Pari Pari
Kodai Iwamoto
Tokyo, Japan | Wood: red oak
Kodai Iwamoto, born in Kagoshima, Japan, is a product designer and artist who began his study of product design at Kobe Design University in Japan. While working on his bachelor's degree there, he joined DESIGN SOIL, an educational design project run by teaching staff and students. Through the project, Iwamoto participated in several international design fairs such as Milan Design Week. Iwamoto then moved to Lausanne in Switzerland for 2 years to gain practical skills on a masters course at ECAL. Iwamoto has since moved his base to Tokyo and has been actively working with furniture brands both in Japan and abroad. His work raises questions about the current social structure that relies heavily on mass production, pursuing convenience and efficiency. He expresses the present situation, where the production can't be stopped even though the impact upon the environment is concerned in all aspects, by applying the technique and approach of product design.

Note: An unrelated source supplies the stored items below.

===== src/design/cbpe_pkg.sv =====
package cbpe_pkg;

  localparam int STEP_W    = 10;
  localparam int CFG_IDX_W = 4;

  typedef enum logic [CFG_IDX_W-1:0] {
    REG_P0_X = 4'd0,
    REG_P0_Y = 4'd1,
    REG_P1_X = 4'd2,
    REG_P1_Y = 4'd3,
    REG_P2_X = 4'd4,
    REG_P2_Y = 4'd5,
    REG_P3_X = 4'd6,
    REG_P3_Y = 4'd7
  } cfg_idx_t;

  localparam int RST_P0_X = 200;
  localparam int RST_P0_Y = 300;
  localparam int RST_P1_X = 130;
  localparam int RST_P1_Y = 200;
  localparam int RST_P2_X = 110;
  localparam int RST_P2_Y = 100;
  localparam int RST_P3_X = 200;
  localparam int RST_P3_Y = 180;

endpackage


===== src/design/cbpe_weight.sv =====
module cbpe_weight import cbpe_pkg::*; #(
  parameter int STEPS = 1024,
  parameter int KW    = 11
) (
  input  logic              clk,
  input  logic [3:0]        stage_en,
  input  logic [STEP_W-1:0] step_index,
  output logic [3*KW-1:0]   w0,
  output logic [3*KW-1:0]   w1,
  output logic [3*KW-1:0]   w2,
  output logic [3*KW-1:0]   w3
);

  localparam int PW = 2 * KW;
  localparam int WW = 3 * KW;

  logic [KW-1:0] k_nxt, s_nxt;
  logic [KW-1:0] k1_r, s1_r;
  logic [KW-1:0] k2_r, s2_r;
  logic [PW-1:0] kk2_r, ss2_r;
  logic [WW-1:0] w0_3_r, t1_3_r, t2_3_r, w3_3_r;
  logic [WW-1:0] w0_r, w1_r, w2_r, w3_r;

  // Steps past the end of the curve clamp to the end point.
  always_comb begin
    if (32'(step_index) > STEPS) begin
      k_nxt = KW'(STEPS);
    end else begin
      k_nxt = KW'(step_index);
    end
    s_nxt = KW'(STEPS) - k_nxt;
  end

  always_ff @(posedge clk) begin
    if (stage_en[0]) begin
      k1_r <= k_nxt;
      s1_r <= s_nxt;
    end
    if (stage_en[1]) begin
      k2_r  <= k1_r;
      s2_r  <= s1_r;
      kk2_r <= PW'(k1_r) * PW'(k1_r);
      ss2_r <= PW'(s1_r) * PW'(s1_r);
    end
    if (stage_en[2]) begin
      w0_3_r <= WW'(ss2_r) * WW'(s2_r);
      t1_3_r <= WW'(ss2_r) * WW'(k2_r);
      t2_3_r <= WW'(kk2_r) * WW'(s2_r);
      w3_3_r <= WW'(kk2_r) * WW'(k2_r);
    end
    if (stage_en[3]) begin
      w0_r <= w0_3_r;
      w1_r <= t1_3_r + {t1_3_r[WW-2:0], 1'b0};
      w2_r <= t2_3_r + {t2_3_r[WW-2:0], 1'b0};
      w3_r <= w3_3_r;
    end
  end

  assign w0 = w0_r;
  assign w1 = w1_r;
  assign w2 = w2_r;
  assign w3 = w3_r;

endmodule


===== config.mk =====
export PLATFORM = sky130hd
export DESIGN_NAME = cbpe_weight
export DESIGN_NICKNAME = d
export VERILOG_FILES = /design/src/design/cbpe_pkg.sv /design/src/design/cbpe_weight.sv
export SDC_FILE = /design/constraint.sdc
export NUM_CORES = 2
export LEC_CHECK = 0
export ABC_AREA = 0
export CAP_MARGIN = 10
export CORE_MARGIN = 4
export CORE_UTILIZATION = 55
export DETAILED_ROUTE_END_ITERATION = 8
export DONT_BUFFER_PORTS = 1
export PLACE_DENSITY = 0.81
export SLEW_MARGIN = 0
export SYNTH_ARGS = -nofsm -noshare
export SYNTH_HDL_FRONTEND = slang
export SYNTH_SLANG_ARGS = --single-unit

===== constraint.sdc =====
create_clock -name clk -period 10.15 [get_ports clk]
set_clock_uncertainty 0.15 [all_clocks]
set_input_delay 1.5225 -clock clk [delete_from_list [all_inputs] [get_ports clk]]
set_output_delay 1.5225 -clock clk [all_outputs]
set_load 0.02 [all_outputs]

==> flow_summary.json <==
{
  "finalHoldViolCount": 0,
  "grt_max_degree": 129,
  "drc": 0,
  "synthFlopType": "edfxtp_1",
  "outcome": "completed",
  "ctsResizeCount": 0,
  "seqCellArea_sq_um": 9940,
  "first_pass_iters": 8,
  "yosys_warnings": 0,
  "finalWirelength_microns": 96830,
  "placed_area_sq_um": 46830,
  "antenna_found_initial": 0,
  "grt_pass1_vias": 33593,
  "synth.most_common_cell": "inv_1",
  "syn-mean-instance-area_sq_um": 9.945,
  "cts_hold_buffers": 0,
  "yosysSeqAreaShare_pct": 21.63,
  "ios": 147,
  "cp_num_buf_inv": 4,
  "areaGrowthSynthToFinish_pct": 4.590,
  "die_h_microns": 297.1,
  "grt_pass1_wl_microns": 165000,
  "layout.nets": 5709,
  "startpoint_type": "flop",
  "grt_usage_pct": 22.65,
  "die_w_microns": 297.1,
  "slew-limit-headroom_pct": 20.72,
  "via_count": 31331,
  "rsz0062_at_grt": "false",
  "nFillCells": 6706,
  "arrival_ns": 7.36,
  "finalInstanceArea_sq_um": 48070,
  "routed_via_density": 5.584,
  "worstPathCellList": "buf_4 > nand2_1 > fa_1 > inv_1 > fa_1 > inv_1 > fa_1 > inv_1 > fa_1 > fa_1 > ha_1 > o21ai_0 > nand2b_1 > o41ai_1 > o311ai_0 > nand4_1 > a21boi_0 > o21ai_0 > o21ai_0 > xnor2_1",
  "yosysTopAreaCellShare_pct": 32.10,
  "max_freq_mhz": 139.1,
  "whs_ns": 0.2604,
  "cts_setup_buffers": 0,
  "io_buffers": 0,
  "fin_crit_sh_pct": 70.81,
  "synth_edf_count": 331,
  "maxCapViolations": 0,
  "multi_input_area_sq_um": 32000,
  "cp_top_family": "adder cells",
  "async_flop_share_pct": 0,
  "hp-class": "reg -> reg",
  "slowest_delay_ns": 1.02,
  "required_ns": 10.32,
  "ys_top_cells_by_count": "inv_1, fa_1, nand2_1",
  "clk_latency_ns": 0.58,
  "clock_path_buffers": 3,
  "setup.worst_path.end_class": "flop",
  "wl_per_cell_microns": 17.26,
  "cts_tree": "yes",
  "core_area_sq_um": 82500,
  "drtIter0Drc": 2191,
  "grt_overflow_total": 0,
  "gp_congestion": 0.8609,
  "die_area_sq_um": 88250,
  "cpMostUsedCell": "fa_1",
  "critPathKind": "reg -> reg",
  "setup-tns-final_ns": 0,
  "ys_types": 76,
  "cp_max_fo": 22,
  "max_slew.worst_pin.slew_ns": 1.174,
  "clkSlewWorstSetupHoldPaths_ns": 0.07,
  "netlist_instances": 4621,
  "synth_area_leaders": "fa_1, edfxtp_1, ha_1",
  "clock_sinks": 331,
  "layout-drive-gt1-share_pct": 2.423,
  "start_util_pct": 55.70,
  "dp_hpwl_microns": 74160,
  "setup_viol": 0,
  "ant_nets": 0,
  "drv_slew": 0,
  "cts_buffers": 40,
  "synth_area_sq_um": 45960,
  "rows": 105,
  "htreeDepth": 2,
  "slowest_stage": "o311ai_0",
  "cts_root_buf": "clkbuf_16",
  "synth_area_leader_cell": "fa_1",
  "synth-seq-cells": 331,
  "min_period_ns": 7.187
}
-- per-stage QoR --
step                cells  utilization, %  setup WS [ns]
global route         5610           58.26          2.586
floorplan            4646               -          4.108
global placement     5543           56.76          3.212
CTS                  5610           58.26          3.046
detailed placement   5543           56.76          3.078
finish               5611           58.26          2.963
-- worst register-to-register path, stage by stage (launching register included) --
cell and delay (ns):
edfxtp_1 0.99, buf_4 0.40, nand2_1 0.11, fa_1 0.52, inv_1 0.06, fa_1 0.50
inv_1 0.05, fa_1 0.53, inv_1 0.05, fa_1 0.49, fa_1 0.42, ha_1 0.33
o21ai_0 0.11, nand2b_1 0.09, o41ai_1 0.14, o311ai_0 1.02, nand4_1 0.22, a21boi_0 0.36
o21ai_0 0.13, o21ai_0 0.21, xnor2_1 0.08
-- logic make-up (layout without fill, tap and decap cells) --
group,after synthesis,after routing,share of synthesized area (%)
compound gates,538,538,7.756
xor+xnor,207,207,3.945
fa+ha+maj,1179,1179,44.14
buf+inv,1091,985,8.943
flops,331,331,21.63
mux,3,3,0.07078
other cells,2,28,0.01634
simple gates,1270,1270,13.50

‘When I’m designing furniture I always check the prototype at the factory to see its progress. I was a little worried because I couldn’t do that for this project. However, I was excited to start thinking about new work because it was a challenge for me.’
The design process
Iwamoto’s inspiration for his Discovered piece came from his childhood. ‘I remember going to the forest near my house when I was a kid with my father. I peeled the skin off the cedar trees with my hands to make some toys. The trees grow thicker and taller by removing the old bark. I guess I felt the tree’s growing process is very similar to our current times in which the virus breaks old habits and leads to a new era.’

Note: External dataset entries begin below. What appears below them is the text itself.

## src/hw/rtl/virtqueue_descriptor_ring_engine_core_defines.svh

```systemverilog
// ----------------------------------------------------------------------------
// Assertion macros for the virtqueue descriptor ring engine
// Shared concurrent assertion forms, clocked on clk with rst_n as disable.
// ----------------------------------------------------------------------------
`ifndef VIRTQUEUE_DESCRIPTOR_RING_ENGINE_CORE_DEFINES_SVH
`define VIRTQUEUE_DESCRIPTOR_RING_ENGINE_CORE_DEFINES_SVH

// same-cycle implication
`define VDRE_ASSERT_IMP(lbl, ante, cons) \
  lbl: assert property (@(posedge clk) disable iff (!rst_n) (ante) |-> (cons)) \
    else $error("vdre assertion failed");

// next-cycle implication
`define VDRE_ASSERT_NXT(lbl, ante, cons) \
  lbl: assert property (@(posedge clk) disable iff (!rst_n) (ante) |=> (cons)) \
    else $error("vdre assertion failed");

`endif

```

## src/hw/rtl/vdre_pkg.sv

```systemverilog
// ----------------------------------------------------------------------------
// vdre_pkg
// Types, operation codes and helpers shared by the descriptor ring engine.
// ----------------------------------------------------------------------------
package vdre_pkg;

  localparam int unsigned MAX_QUEUE_LEN_DEF = 256;
  localparam logic [8:0]  QUEUE_LEN_RESET   = 9'd256;

  // operation codes carried by the kind field
  localparam logic [2:0] KIND_INIT         = 3'd0;
  localparam logic [2:0] KIND_ADD_AVAIL    = 3'd1;
  localparam logic [2:0] KIND_GET_USED     = 3'd2;
  localparam logic [2:0] KIND_GATHER_USED  = 3'd3;
  localparam logic [2:0] KIND_GET_AVAIL    = 3'd4;
  localparam logic [2:0] KIND_ADD_USED     = 3'd5;
  localparam logic [2:0] KIND_GATHER_AVAIL = 3'd6;

  // one classified transaction handed from front to back
  typedef struct packed {
    logic [2:0]  kind;
    logic [8:0]  first;
    logic [8:0]  cur;
    logic [63:0] addr;
    logic [31:0] len;
    logic [15:0] flags;
    logic [8:0]  n;
    logic        first_ok;
    logic        cur_ok;
  } op_t;

  // effective queue length: zero reads as one, saturate at the table depth
  function automatic logic [8:0] eff_len(input logic [8:0] ql, input int unsigned maxl);
    logic [8:0] r;
    if (ql == 9'd0) begin
      r = 9'd1;
    end else if (32'(ql) > maxl) begin
      r = 9'(maxl);
    end else begin
      r = ql;
    end
    return r;
  endfunction

endpackage

```

## src/hw/rtl/vdre_front.sv

```systemverilog
// ----------------------------------------------------------------------------
// vdre_front
// Accepts transactions, classifies indices against the queue length and
// holds them in a two-entry queue for the execution back end.
// ----------------------------------------------------------------------------
`include "virtqueue_descriptor_ring_engine_core_defines.svh"

module vdre_front import vdre_pkg::*; #(
  parameter int unsigned MAX_QUEUE_LEN = MAX_QUEUE_LEN_DEF
) (
  input  logic        clk,
  input  logic        rst_n,
  input  logic        start,
  output logic        busy,
  input  logic [2:0]  in_kind,
  input  logic [8:0]  in_chain_first,
  input  logic [8:0]  in_chain_cur,
  input  logic [63:0] in_buffer_address,
  input  logic [31:0] in_buffer_length,
  input  logic [15:0] in_buffer_flags,
  input  logic [8:0]  queue_length,
  input  logic        pop,
  output logic        not_empty,
  output op_t         head
);

  op_t        q_r [2];
  logic       wr_ptr_r, wr_ptr_nxt;
  logic       rd_ptr_r, rd_ptr_nxt;
  logic [1:0] cnt_r, cnt_nxt;
  op_t        op_in;
  logic [8:0] n;
  logic       push;

  // classify the incoming transaction
  always_comb begin
    n              = eff_len(queue_length, MAX_QUEUE_LEN);
    op_in.kind     = in_kind;
    op_in.first    = in_chain_first;
    op_in.cur      = in_chain_cur;
    op_in.addr     = in_buffer_address;
    op_in.len      = in_buffer_length;
    op_in.flags    = in_buffer_flags;
    op_in.n        = n;
    op_in.first_ok = (in_chain_first < n);
    op_in.cur_ok   = (in_chain_cur < n);
  end

  assign busy      = (cnt_r == 2'd2);
  assign push      = start && !busy;
  assign not_empty = (cnt_r != 2'd0);
  assign head      = q_r[rd_ptr_r];

  // queue pointers
  always_comb begin
    wr_ptr_nxt = push ? ~wr_ptr_r : wr_ptr_r;
    rd_ptr_nxt = pop ? ~rd_ptr_r : rd_ptr_r;
    cnt_nxt    = 2'(cnt_r + {1'b0, push} - {1'b0, pop});
  end

  always_ff @(posedge clk) begin
    if (!rst_n) begin
      wr_ptr_r <= 1'b0;
      rd_ptr_r <= 1'b0;
      cnt_r    <= 2'd0;
    end else begin
      wr_ptr_r <= wr_ptr_nxt;
      rd_ptr_r <= rd_ptr_nxt;
      cnt_r    <= cnt_nxt;
    end
  end

  // queue storage
  always_ff @(posedge clk) begin
    if (push) begin
      q_r[wr_ptr_r] <= op_in;
    end
  end

  `VDRE_ASSERT_IMP(a_cnt_bound, 1'b1, cnt_r <= 2'd2)
  `VDRE_ASSERT_IMP(a_pop_nonempty, pop, cnt_r != 2'd0)
  `VDRE_ASSERT_NXT(a_push_grows, push && !pop, cnt_r == 2'($past(cnt_r) + 2'd1))

endmodule

```

## config.mk

```make
export PLATFORM = sky130hd
export DESIGN_NAME = vdre_front
export DESIGN_NICKNAME = d
export VERILOG_FILES = /design/src/hw/rtl/vdre_pkg.sv /design/src/hw/rtl/vdre_front.sv
export VERILOG_INCLUDE_DIRS = /design/src /design/src/hw/rtl
export SDC_FILE = /design/constraint.sdc
export NUM_CORES = 1
export LEC_CHECK = 0
export BUFFER_PORTS_ARGS = -buffer_cell sky130_fd_sc_hd__clkbuf_2
export CAP_MARGIN = 20
export CORE_AREA = 2 2 144 146
export DETAILED_ROUTE_END_ITERATION = 12
export DIE_AREA = 0 0 146 148
export PLACE_DENSITY = 0.84
export SLEW_MARGIN = 40
export SYNTH_ARGS = -nofsm -noshare
export SYNTH_HDL_FRONTEND = slang
export SYNTH_SLANG_ARGS = --single-unit
```

## constraint.sdc

```tcl
create_clock -name clk -period 10.9 [get_ports clk]
set_clock_uncertainty 0.05 [all_clocks]
set_input_delay 0.545 -clock clk [delete_from_list [all_inputs] [get_ports clk]]
set_output_delay 0.545 -clock clk [all_outputs]
set_load 0.02 [all_outputs]
```

# Yosys cells after proc, flatten, opt, wreduce, memory -nomap -nowiden

Memories as Yosys holds them, arrays and structs flattened. A register that Yosys moved wholly into a read port is not among the register bits.
Index checks and enable logic that the tools add are counted.

RAM bits: 288
Logic and storage cells: 22
Memories kept: 1
Register bits after elaboration: 4
Bits in latches: 0
ROM bits: 0

Memories:

| memory | words | width | read ports | clocked after Yosys merged registers in | write ports | RTL line         | source |
|---|---|---|---|---|---|---|---|
| q_r    | 2     | 144   | 1          | 1                                       | 1           | vdre_front.sv:27 | `op_t q_r [2];` |

Reduce and logical (&&, ||, !) cells: 4
Add/subtract/negate cells: 2
Div/mod/pow operators: 0
Bitwise gates (word level): 2
Equal/unequal tests: 1
Multiplexer cells: 6
Multipliers: 0
Order comparisons: 3
Shifts and indexed selects: 0

Operator list:

| cell               | number |
|---|---|
| $lt 9x9->1         | 2 |
| $mux 9             | 2 |
| $gt 9x9->1 const B | 1 |
| $logic_not 9->1    | 1 |
| $mux 1             | 4 |
| $add 2x1->2        | 1 |
| $eq 2x2->1 const B | 1 |
| $not 1->1          | 2 |
| $reduce_bool 2->1  | 1 |
| $sub 2x1->2        | 1 |
| $logic_and 1x1->1  | 1 |
| $logic_not 1->1    | 1 |

# Logic depth before layout (Yosys ltp)

Gate-level depths: netlist of run 1.

Word-level depth: 5
Gate-level depth with buffers: 8

# Worst setup path after synthesis of run 1

No wires, ideal clock.

Kind: input to register
From: input start
To: memory q_r[0][0] in the netlist's numbering (enable)
Stages: 2
Buffers on the path: 0
Setup time: 0.649 ns
Data arrival time: 6.618 ns
Setup slack: 3.583 ns
Path through: nand2_1 -> nor2_1

Cells in the longest elaborated chain, start to end: 3

RTL lines:

| what                         | RTL line         | source |
|---|---|---|
| start: declaration           | vdre_front.sv:13 | `input logic start,` |
| $logic_and 1x1->1            | vdre_front.sv:50 | `assign push = start && !busy;` |
| $mux 1                       | vdre_front.sv:75 | `if (push) begin` |
| $mux 1 (implied by the code) | vdre_front.sv:76 | `q_r[wr_ptr_r] <= op_in;` |
| end: declaration             | vdre_front.sv:27 |  |

Every way passes these cells.

==> results.md, run 1 <==
* WS Path Type: register to primary output
* Setup violations, final at 0
* Post-synth EDFFs at 288
* Synth top cells by count: edfxtp_1, mux2_2, mux2_4
* Top-area cell type share of the netlist area at 0.7651
* Share of layout cells above drive strength 1 at 0.5642
* Setup crit end kind: primary output
* Pre-CTS WS at 7.625 ns
* Synthesized area per cell at 21.21 sq um
* R2R setup slack at 8.49 ns
* Reg-to-Reg End: q_r[0][129]$_DFFE_PP_
* Reg2reg start: cnt_r[0]$_SDFF_PN0_
* Pleak at 0.005506 uW
* Area growth from synthesis to layout at 23.33%
* Fin nets at 1008
* Largest net degree at the start of global routing at 75
* Initial drt markers at 267
* Initial antenna violation count at 1
* Longest Clk Path Bufs at 3
* Startpoint Class: register
* Synthesized area at 0.01130 sq mm
* H-tree depth at 1
* Post-Route M1 WL at 8410 microns
* Final instance area at 0.01394 sq mm
* Setup ws final at 7.098 ns
* Initial Util at 0.5641
* Status: complete, no violations
* Fin. max-slew vios at 0
* Worst-path fanout max at 72
* Std-Cell Rows at 52
* Setup Buffers After CTS at 0
* Routed wire length at 22670 microns
* WP data arrival at 3.21 ns
* RePlAce Congestion at 0.8171
* DR pass1 iterations at 4
* Post-synth top area cell: edfxtp_1
* Min-delay worst type: input pin to register
* Asr flop ratio synth at 0
* DR top layer: met4
* Top_reg_cell synth: edfxtp_1
* Max frequency at 263.0 MHz
* Drt via density at 5.198
* DR WL met2 at 11730 microns
* Worst Path Required at 10.31 ns
* Clk pin slew, worst setup/hold paths at 0.06 ns
* Hold endpoint: q_r[0][39]$_DFFE_PP_
* Final min period at 3.802 ns
* Unrepaired setup endpoints after global routing: no
* Slew at the pin with the worst max-slew slack at 0.7558 ns
* TritonCTS clock tree: built
* Die ar. at 0.02161 sq mm
* CTS hold repair buffers at 0
* Routed vias at 5905
* Total global-route track usage at 0.2040
* FF+latch count, synth at 293
* Placed cell count at 1084
* Placed Area at 0.01308 sq mm
* DRC errors left at 0
* Ranking of synthesized cells by area: edfxtp_1, mux2_2, mux2_4
* Worst vdd ir at 0.1715 mV
* Pwr Density at 215.3 mW/mm^2
* Mapped Nets at 697
* IO Count at 292
* Setup_tns at 0 ns
* PortBufs at 291
* CORE AREA at 0.02004 sq mm
* Max-cap violations at 0
* Worst-Skew Late Latency at 0.52 ns
* Chip height at 148 microns
* Die width at 146 microns
* Met3 wire len at 1489 microns
* Worst r2r path cells at 5
* Post-Syn Instances at 533
* Yosys synthesis warning count at 0
* Routed Antenna Nets at 0
* Fill cells at 1321
* Wirelength per Cell at 19.96 microns
* Global-route wire length before repair at 33800 microns
* CTS sink cnt at 293
* Final Cycle Share at 0.3488
* CTS root buffer: clkbuf_16
* Fin. Hold Viols at 0
* Seq/Total Area, Yosys at 0.7740
* Rel. slew slack at 0.4961
* Cells on Worst Hold Path at 1
* Number of global-route vias before repair at 6136
* Gr ovfl total at 0
* Utilization of the core after routing at 0.6957
* Finished Layout Cells at 1136
* Post-cts sizing count at 0
* Hpwl dp at 15800 microns
* Most common cell in the netlist: edfxtp_1
* Hold Crit Start: in_buffer_length[12]
* CTS Buf Count at 28
* Count of different cell masters after synthesis at 31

The making of the final piece
Iwamoto decided to make his piece from red oak that is peeled by cutting the panel’s edge and removing the surface by hand. Rather intriguingly he left it up to the manufacturer, Evostyle, to decide how much to take off. ‘The shape of the broken layers are random and therefore the appearance of the work will change depending on the manufacturer,’ he says. ‘I took a different approach, I was keen that the manufacturer should decide how to finish the work, rather than the traditional making method based on a drawing.’
The end result
Iwamoto’s low table represents a tree’s growing process. The Tokyo-based designer researched traditional Japanese techniques such as uzukuri, which gives wood texture by scrubbing, and chouna, where the material’s surface is chiselled with an adze, before deciding to peel its layers to create a new veneer. These textured panels became the lodestar for his round table, which he describes as ‘a representation of an ancient tree trunk and nature. The idea is that the surface is out of control’.